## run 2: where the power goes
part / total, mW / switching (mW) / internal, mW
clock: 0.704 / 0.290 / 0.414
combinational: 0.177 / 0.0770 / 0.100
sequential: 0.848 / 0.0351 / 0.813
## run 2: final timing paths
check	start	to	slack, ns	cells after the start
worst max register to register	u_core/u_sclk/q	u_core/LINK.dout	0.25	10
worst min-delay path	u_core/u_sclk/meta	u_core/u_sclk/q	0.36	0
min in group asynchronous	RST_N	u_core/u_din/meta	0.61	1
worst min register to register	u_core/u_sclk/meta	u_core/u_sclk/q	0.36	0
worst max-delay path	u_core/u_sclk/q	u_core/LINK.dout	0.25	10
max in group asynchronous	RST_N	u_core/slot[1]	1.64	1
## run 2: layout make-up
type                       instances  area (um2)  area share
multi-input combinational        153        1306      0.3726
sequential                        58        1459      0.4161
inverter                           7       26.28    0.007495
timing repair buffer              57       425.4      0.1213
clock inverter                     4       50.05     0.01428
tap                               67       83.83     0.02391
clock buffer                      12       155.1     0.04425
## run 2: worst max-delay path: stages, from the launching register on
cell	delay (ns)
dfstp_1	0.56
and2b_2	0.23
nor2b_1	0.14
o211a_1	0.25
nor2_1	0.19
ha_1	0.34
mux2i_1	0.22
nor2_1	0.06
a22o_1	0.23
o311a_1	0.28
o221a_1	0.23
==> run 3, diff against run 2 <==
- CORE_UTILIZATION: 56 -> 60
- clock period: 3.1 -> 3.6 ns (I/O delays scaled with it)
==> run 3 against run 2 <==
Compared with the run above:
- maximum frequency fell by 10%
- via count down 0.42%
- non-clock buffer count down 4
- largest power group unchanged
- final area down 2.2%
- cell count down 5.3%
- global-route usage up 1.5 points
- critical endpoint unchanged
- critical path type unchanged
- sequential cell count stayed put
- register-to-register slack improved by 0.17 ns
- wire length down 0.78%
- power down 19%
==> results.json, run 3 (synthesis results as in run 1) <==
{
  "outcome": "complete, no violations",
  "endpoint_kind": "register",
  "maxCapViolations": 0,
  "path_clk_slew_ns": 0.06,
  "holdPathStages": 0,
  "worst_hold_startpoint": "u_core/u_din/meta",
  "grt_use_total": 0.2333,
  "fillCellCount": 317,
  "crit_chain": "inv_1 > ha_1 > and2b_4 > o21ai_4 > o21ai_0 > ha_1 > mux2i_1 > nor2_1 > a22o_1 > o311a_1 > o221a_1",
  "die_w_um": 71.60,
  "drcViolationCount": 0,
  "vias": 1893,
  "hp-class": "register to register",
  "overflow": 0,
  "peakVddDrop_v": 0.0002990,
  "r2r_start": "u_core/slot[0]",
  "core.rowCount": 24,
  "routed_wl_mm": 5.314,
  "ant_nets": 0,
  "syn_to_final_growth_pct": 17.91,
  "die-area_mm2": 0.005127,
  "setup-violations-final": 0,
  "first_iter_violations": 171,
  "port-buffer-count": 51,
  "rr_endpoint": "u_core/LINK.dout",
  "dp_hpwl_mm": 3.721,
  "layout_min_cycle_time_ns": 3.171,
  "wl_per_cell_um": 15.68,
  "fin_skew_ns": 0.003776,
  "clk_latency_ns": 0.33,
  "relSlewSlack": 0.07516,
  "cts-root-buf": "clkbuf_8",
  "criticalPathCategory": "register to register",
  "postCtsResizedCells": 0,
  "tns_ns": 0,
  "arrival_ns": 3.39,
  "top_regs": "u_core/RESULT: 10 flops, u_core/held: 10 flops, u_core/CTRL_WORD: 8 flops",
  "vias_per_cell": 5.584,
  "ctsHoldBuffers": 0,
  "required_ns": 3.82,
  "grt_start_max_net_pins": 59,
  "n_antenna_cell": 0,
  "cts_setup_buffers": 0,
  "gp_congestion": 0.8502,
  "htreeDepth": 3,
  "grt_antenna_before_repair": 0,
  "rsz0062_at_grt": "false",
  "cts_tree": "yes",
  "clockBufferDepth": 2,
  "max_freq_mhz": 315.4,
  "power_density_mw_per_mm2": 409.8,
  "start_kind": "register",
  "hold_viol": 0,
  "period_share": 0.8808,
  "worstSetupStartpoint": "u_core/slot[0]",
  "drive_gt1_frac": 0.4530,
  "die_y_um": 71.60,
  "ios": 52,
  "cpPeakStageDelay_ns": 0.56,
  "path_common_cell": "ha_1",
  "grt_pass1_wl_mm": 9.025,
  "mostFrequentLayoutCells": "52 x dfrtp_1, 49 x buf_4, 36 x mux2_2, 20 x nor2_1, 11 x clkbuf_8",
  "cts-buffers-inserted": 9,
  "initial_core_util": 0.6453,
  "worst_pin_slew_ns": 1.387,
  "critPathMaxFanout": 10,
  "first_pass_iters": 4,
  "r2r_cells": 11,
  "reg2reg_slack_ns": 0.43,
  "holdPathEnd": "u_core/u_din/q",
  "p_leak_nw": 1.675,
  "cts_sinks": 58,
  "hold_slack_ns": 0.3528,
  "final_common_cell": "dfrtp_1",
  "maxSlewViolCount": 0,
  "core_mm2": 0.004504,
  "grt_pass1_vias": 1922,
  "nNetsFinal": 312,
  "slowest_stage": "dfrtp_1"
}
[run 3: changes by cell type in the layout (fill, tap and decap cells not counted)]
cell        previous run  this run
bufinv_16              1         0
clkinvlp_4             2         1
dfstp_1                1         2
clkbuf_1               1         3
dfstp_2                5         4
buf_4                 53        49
==> src/rtl/page_walk_pkg.sv <==
package page_walk_pkg;

  // ------------------------------------------------------------------
  // Entry field positions
  // ------------------------------------------------------------------
  localparam int ENT_VALID = 0;
  localparam int ENT_WRITE_OK = 1;
  localparam int ENT_USER_OK = 2;
  localparam int ENT_TOUCHED = 5;
  localparam int ENT_WRITTEN = 6;
  localparam int ENT_OS_LO = 9;
  localparam int ENT_OS_HI = 11;

  // ------------------------------------------------------------------
  // Address split and sizes
  // ------------------------------------------------------------------
  localparam int PAGE_BYTES = 4096;
  localparam int PAGE_SHIFT = 12;
  localparam int INDEX_BITS = 10;
  localparam int FRAME_BITS = 20;
  localparam int DIR_IDX_LO = 22;
  localparam int TBL_IDX_LO = 12;
  localparam logic [1:0] ENTRY_WORD_PAD = 2'h0;
  localparam logic [11:0] PAGE_ZERO = 12'h000;

  // ------------------------------------------------------------------
  // Control register selects and reset values
  // ------------------------------------------------------------------
  localparam logic CR_SEL_FAULT_ADDR = 1'h0;
  localparam logic CR_SEL_DIR_BASE = 1'h1;
  localparam logic [31:0] FAULT_ADDR_RESET = 32'h0000_0000;
  localparam logic [19:0] DIR_BASE_RESET = 20'h0_0000;

  // ------------------------------------------------------------------
  // Page fault error code bits
  // ------------------------------------------------------------------
  localparam int ERR_PROT = 0;
  localparam int ERR_WRITE = 1;
  localparam int ERR_USER = 2;
  localparam int PAGE_FAULT_VECTOR = 14;

  // Walker states.
  typedef enum logic [2:0]
  {
    ST_IDLE,
    ST_DIR_RD,
    ST_DIR_CHK,
    ST_DIR_WR,
    ST_TBL_RD,
    ST_TBL_CHK,
    ST_TBL_WR
  } walk_state_t;

endpackage : page_walk_pkg

==> src/rtl/entry_check_if.sv <==
`timescale 1ns/10ps
interface entry_check_if;
  logic [31:0] entry;
  logic isTable;
  logic write;
  logic user;
  logic dirUser;
  logic dirWrite;
  logic present;
  logic allowed;
  logic needUpdate;
  logic [31:0] newEntry;

  modport walker
  (
    output entry, isTable, write, user, dirUser, dirWrite,
    input present, allowed, needUpdate, newEntry
  );

  modport judge
  (
    input entry, isTable, write, user, dirUser, dirWrite,
    output present, allowed, needUpdate, newEntry
  );
endinterface : entry_check_if
[config.mk]
export PLATFORM = sky130hd
export DESIGN_NAME = modem_serial_slave_flat
export DESIGN_NICKNAME = d
export VERILOG_FILES = /design/src/design/modem_serial_pkg.sv /design/src/design/serial_link_if.sv /design/src/design/byte_shifter.sv /design/src/design/modem_serial_slave.sv /design/src/flat_wrapper.sv
export VERILOG_INCLUDE_DIRS = /design/src /design/src/design
export SDC_FILE = /design/constraint.sdc
export NUM_CORES = 2
export LEC_CHECK = 0
export ABC_AREA = 1
export BUFFER_PORTS_ARGS = -buffer_cell sky130_fd_sc_hd__buf_2
export CAP_MARGIN = 20
export CORE_MARGIN = 2
export CORE_UTILIZATION = 35
export DETAILED_ROUTE_END_ITERATION = 6
export GPL_ROUTABILITY_DRIVEN = 0
export GPL_TIMING_DRIVEN = 1
export PLACE_DENSITY = 0.57
export SKIP_LAST_GASP = 1
export SYNTH_ARGS = -nofsm -noshare
export SYNTH_HDL_FRONTEND = slang
export SYNTH_SLANG_ARGS = --single-unit
[constraint.sdc]
create_clock -name clk -period 3.65 [get_ports clk]
set_clock_uncertainty 0.15 [all_clocks]
set_input_delay 0.73 -clock clk [delete_from_list [all_inputs] [get_ports clk]]
set_output_delay 0.73 -clock clk [all_outputs]
set_load 0.05 [all_outputs]
`config.mk`:
```
export PLATFORM = sky130hd
export DESIGN_NAME = msp_mode_security_power
export DESIGN_NICKNAME = d
export VERILOG_FILES = /design/src/msp_mode_security_power.v
export VERILOG_INCLUDE_DIRS = /design/src
export SDC_FILE = /design/constraint.sdc
export NUM_CORES = 1
export LEC_CHECK = 0
export BUFFER_PORTS_ARGS = -buffer_cell sky130_fd_sc_hd__buf_4
export CAP_MARGIN = 20
export CORE_MARGIN = 5
export CORE_UTILIZATION = 44
export CTS_BUF_LIST = sky130_fd_sc_hd__clkbuf_2 sky130_fd_sc_hd__clkbuf_4 sky130_fd_sc_hd__clkbuf_8
export DETAILED_ROUTE_END_ITERATION = 10
export PLACE_DENSITY_LB_ADDON = 0.08
export SETUP_SLACK_MARGIN = 0.2
export SLEW_MARGIN = 20
export SYNTH_ARGS = -nofsm -noshare
export SYNTH_HDL_FRONTEND = slang
export SYNTH_SLANG_ARGS = --single-unit
export TNS_END_PERCENT = 5
```
`constraint.sdc`:
```
create_clock -name pclk -period 1.7 [get_ports pclk]
set_clock_uncertainty 0.1 [all_clocks]
set_input_delay 0.34 -clock pclk [delete_from_list [all_inputs] [get_ports pclk]]
set_output_delay 0.34 -clock pclk [all_outputs]
set_load 0.005 [all_outputs]
```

== TASK OBJECTIVE ==
Starting at the top of the data above, repeat every line exactly until the line containing "min in group" has been given, then stop.

== SOLUTION TO THIS PROBLEM ==
## run 2: where the power goes
part / total, mW / switching (mW) / internal, mW
clock: 0.704 / 0.290 / 0.414
combinational: 0.177 / 0.0770 / 0.100
sequential: 0.848 / 0.0351 / 0.813
## run 2: final timing paths
check	start	to	slack, ns	cells after the start
worst max register to register	u_core/u_sclk/q	u_core/LINK.dout	0.25	10
worst min-delay path	u_core/u_sclk/meta	u_core/u_sclk/q	0.36	0
min in group asynchronous	RST_N	u_core/u_din/meta	0.61	1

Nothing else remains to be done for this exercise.